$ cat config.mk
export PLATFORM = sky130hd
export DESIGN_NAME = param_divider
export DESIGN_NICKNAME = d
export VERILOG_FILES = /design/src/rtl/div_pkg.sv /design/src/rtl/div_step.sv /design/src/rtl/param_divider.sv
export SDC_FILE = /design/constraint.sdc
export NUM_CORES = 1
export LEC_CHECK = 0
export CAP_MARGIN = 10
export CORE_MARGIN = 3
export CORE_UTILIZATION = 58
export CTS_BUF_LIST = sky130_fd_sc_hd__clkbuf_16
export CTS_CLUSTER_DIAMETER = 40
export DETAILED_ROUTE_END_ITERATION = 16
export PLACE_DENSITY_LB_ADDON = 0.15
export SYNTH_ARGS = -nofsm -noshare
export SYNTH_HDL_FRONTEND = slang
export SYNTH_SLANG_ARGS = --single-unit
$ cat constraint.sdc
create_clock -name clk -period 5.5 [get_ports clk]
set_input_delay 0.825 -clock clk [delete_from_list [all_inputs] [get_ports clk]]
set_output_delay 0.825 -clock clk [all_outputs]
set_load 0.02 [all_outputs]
# # # # # # #
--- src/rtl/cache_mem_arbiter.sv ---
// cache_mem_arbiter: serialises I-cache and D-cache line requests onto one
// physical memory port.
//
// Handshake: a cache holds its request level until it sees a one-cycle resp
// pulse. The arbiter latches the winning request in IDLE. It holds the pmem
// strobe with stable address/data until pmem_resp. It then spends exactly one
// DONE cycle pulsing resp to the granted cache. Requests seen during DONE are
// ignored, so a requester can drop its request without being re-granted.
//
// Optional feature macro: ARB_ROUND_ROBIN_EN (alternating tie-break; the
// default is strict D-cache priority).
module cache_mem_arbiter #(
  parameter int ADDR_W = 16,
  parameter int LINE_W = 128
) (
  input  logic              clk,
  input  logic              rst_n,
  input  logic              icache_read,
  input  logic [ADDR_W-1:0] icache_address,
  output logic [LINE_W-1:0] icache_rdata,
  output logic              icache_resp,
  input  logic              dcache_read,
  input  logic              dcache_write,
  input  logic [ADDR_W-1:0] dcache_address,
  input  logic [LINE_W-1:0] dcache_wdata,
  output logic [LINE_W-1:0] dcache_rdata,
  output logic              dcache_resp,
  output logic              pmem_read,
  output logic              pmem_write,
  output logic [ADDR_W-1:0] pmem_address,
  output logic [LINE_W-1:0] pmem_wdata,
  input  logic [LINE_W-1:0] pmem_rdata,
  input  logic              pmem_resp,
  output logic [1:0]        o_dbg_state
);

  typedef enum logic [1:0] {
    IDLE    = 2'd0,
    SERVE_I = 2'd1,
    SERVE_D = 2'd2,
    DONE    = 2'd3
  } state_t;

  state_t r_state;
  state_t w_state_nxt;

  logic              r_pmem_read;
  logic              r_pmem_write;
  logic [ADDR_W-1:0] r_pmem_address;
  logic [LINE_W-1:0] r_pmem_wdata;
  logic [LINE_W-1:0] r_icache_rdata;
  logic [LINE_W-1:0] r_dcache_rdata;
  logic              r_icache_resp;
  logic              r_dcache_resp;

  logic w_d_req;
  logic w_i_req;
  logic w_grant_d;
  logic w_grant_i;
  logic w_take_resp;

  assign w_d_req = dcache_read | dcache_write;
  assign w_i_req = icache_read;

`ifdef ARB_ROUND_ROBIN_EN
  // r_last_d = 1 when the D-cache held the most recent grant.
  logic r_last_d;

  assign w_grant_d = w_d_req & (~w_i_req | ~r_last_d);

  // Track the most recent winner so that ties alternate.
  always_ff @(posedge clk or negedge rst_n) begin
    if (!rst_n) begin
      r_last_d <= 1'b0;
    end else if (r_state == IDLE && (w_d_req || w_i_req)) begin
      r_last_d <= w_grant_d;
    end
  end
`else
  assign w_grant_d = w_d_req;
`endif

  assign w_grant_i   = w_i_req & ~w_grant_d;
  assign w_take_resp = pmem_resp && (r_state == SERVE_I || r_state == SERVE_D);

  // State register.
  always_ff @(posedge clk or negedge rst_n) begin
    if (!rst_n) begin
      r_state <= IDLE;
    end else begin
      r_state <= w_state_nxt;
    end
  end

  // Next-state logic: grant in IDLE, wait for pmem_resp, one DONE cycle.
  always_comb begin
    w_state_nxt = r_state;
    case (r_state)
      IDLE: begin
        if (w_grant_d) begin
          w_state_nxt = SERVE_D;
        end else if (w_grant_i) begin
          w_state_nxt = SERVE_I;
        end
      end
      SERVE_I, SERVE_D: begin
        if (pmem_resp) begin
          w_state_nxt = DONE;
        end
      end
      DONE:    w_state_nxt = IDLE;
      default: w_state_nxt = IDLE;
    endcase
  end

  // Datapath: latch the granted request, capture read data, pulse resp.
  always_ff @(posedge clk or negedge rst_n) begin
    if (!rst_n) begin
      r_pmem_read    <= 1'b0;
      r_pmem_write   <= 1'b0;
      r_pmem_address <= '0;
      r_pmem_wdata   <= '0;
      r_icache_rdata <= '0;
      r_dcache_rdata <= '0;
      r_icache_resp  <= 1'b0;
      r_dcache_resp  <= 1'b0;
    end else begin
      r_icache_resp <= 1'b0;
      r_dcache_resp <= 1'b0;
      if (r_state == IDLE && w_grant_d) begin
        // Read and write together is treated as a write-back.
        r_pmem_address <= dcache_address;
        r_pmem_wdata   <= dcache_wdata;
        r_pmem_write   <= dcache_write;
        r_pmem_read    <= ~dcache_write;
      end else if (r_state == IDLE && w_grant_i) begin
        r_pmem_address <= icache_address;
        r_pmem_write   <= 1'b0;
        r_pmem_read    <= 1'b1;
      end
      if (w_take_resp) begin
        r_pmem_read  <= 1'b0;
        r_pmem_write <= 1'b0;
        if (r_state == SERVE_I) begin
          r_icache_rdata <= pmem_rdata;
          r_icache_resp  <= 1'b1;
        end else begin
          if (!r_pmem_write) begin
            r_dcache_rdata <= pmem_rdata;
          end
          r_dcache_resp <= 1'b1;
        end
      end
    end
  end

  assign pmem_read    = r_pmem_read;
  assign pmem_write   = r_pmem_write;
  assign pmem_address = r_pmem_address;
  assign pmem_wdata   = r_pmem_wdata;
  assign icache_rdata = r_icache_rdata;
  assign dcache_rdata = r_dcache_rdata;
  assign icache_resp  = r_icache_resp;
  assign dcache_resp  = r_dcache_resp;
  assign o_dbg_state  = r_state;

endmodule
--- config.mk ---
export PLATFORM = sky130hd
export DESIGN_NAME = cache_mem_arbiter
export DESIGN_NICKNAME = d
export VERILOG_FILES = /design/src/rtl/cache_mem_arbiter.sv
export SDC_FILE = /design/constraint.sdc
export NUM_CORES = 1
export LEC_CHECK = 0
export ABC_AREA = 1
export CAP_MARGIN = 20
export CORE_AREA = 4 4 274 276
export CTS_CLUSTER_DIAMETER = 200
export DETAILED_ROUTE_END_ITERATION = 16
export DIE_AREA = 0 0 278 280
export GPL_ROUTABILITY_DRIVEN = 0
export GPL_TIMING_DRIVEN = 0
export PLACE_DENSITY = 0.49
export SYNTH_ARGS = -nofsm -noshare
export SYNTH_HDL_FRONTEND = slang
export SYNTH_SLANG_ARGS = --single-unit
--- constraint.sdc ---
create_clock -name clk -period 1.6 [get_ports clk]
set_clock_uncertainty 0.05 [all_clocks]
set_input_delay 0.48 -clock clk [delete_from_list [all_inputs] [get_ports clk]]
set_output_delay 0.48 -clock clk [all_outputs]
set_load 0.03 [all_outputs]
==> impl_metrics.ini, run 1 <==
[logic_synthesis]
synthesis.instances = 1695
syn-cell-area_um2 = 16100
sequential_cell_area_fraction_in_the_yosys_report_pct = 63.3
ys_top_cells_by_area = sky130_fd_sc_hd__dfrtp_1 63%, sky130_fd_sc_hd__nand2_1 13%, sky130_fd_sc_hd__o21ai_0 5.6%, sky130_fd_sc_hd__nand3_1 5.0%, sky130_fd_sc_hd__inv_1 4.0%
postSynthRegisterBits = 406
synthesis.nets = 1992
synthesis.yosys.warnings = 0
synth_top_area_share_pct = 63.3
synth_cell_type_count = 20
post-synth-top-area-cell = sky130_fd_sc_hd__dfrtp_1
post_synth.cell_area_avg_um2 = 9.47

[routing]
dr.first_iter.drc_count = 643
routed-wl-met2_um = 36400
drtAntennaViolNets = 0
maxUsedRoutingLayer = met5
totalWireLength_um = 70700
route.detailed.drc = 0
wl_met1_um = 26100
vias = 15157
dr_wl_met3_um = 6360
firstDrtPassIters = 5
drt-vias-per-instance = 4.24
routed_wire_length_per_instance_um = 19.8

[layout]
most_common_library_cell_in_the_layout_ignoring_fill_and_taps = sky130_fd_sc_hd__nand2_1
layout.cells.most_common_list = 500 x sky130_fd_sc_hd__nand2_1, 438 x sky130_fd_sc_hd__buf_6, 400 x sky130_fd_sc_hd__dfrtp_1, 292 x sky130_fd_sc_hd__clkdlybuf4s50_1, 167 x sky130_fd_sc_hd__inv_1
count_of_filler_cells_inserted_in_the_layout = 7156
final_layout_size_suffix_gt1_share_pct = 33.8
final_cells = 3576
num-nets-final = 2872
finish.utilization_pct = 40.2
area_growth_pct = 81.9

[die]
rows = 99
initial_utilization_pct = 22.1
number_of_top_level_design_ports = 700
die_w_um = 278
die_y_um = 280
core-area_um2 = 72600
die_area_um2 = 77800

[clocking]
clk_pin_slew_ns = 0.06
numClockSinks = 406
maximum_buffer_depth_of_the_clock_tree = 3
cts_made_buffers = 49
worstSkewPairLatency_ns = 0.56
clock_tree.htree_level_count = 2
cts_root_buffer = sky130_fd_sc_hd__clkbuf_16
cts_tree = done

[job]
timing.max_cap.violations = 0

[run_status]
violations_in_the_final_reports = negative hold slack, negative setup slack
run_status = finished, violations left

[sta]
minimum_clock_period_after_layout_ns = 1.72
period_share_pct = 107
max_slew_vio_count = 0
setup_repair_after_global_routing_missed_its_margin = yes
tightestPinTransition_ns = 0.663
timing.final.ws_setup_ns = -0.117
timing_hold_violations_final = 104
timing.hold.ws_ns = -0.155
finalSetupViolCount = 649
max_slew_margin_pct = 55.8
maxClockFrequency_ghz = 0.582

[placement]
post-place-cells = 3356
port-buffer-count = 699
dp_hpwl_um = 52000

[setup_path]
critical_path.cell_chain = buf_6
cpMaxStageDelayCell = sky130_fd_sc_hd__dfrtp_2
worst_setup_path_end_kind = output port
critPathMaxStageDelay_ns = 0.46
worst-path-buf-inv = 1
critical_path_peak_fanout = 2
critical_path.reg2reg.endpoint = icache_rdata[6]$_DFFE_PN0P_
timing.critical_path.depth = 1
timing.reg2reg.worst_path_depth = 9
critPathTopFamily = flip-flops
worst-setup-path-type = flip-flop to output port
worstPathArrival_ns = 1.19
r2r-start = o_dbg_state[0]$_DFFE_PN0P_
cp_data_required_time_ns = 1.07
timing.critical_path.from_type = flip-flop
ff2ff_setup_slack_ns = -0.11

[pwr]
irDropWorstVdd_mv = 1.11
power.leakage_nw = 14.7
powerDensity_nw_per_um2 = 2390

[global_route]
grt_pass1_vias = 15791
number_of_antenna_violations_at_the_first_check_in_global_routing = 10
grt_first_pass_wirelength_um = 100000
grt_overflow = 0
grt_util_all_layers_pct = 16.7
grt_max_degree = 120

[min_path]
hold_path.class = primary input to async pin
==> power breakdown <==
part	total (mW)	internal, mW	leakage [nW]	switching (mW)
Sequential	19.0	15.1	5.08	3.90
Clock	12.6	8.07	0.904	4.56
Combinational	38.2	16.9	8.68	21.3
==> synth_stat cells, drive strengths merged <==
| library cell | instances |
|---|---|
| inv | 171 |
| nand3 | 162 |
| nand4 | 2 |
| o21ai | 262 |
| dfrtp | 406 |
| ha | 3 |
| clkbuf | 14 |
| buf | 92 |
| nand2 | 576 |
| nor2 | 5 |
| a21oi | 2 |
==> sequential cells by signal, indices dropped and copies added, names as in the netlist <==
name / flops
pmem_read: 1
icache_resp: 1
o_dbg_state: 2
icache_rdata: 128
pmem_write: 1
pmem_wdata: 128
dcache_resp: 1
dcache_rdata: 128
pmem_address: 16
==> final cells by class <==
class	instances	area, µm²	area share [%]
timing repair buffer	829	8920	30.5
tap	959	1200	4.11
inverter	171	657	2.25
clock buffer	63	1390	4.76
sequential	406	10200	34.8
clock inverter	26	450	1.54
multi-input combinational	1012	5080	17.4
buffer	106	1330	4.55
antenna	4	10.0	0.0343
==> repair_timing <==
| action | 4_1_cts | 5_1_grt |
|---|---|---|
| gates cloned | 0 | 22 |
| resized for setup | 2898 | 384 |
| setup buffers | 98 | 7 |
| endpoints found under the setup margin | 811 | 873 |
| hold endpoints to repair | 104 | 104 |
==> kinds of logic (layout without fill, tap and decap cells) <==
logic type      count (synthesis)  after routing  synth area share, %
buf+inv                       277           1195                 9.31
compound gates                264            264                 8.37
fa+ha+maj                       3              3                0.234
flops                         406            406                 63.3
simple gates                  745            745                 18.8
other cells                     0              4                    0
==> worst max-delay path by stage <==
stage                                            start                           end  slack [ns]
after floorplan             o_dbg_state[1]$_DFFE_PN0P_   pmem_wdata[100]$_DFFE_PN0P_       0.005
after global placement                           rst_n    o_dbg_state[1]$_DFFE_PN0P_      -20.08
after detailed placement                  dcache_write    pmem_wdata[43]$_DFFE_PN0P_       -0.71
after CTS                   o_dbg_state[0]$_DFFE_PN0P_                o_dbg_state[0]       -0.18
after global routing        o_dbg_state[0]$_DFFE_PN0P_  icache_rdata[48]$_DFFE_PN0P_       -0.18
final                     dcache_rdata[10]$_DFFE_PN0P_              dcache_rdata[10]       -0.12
# # # # # # #
### DIRECTIONS FOR THIS TASK
Only a number is expected: how many lines of the data include the string "recent".

### SOLUTION TO THIS TASK
2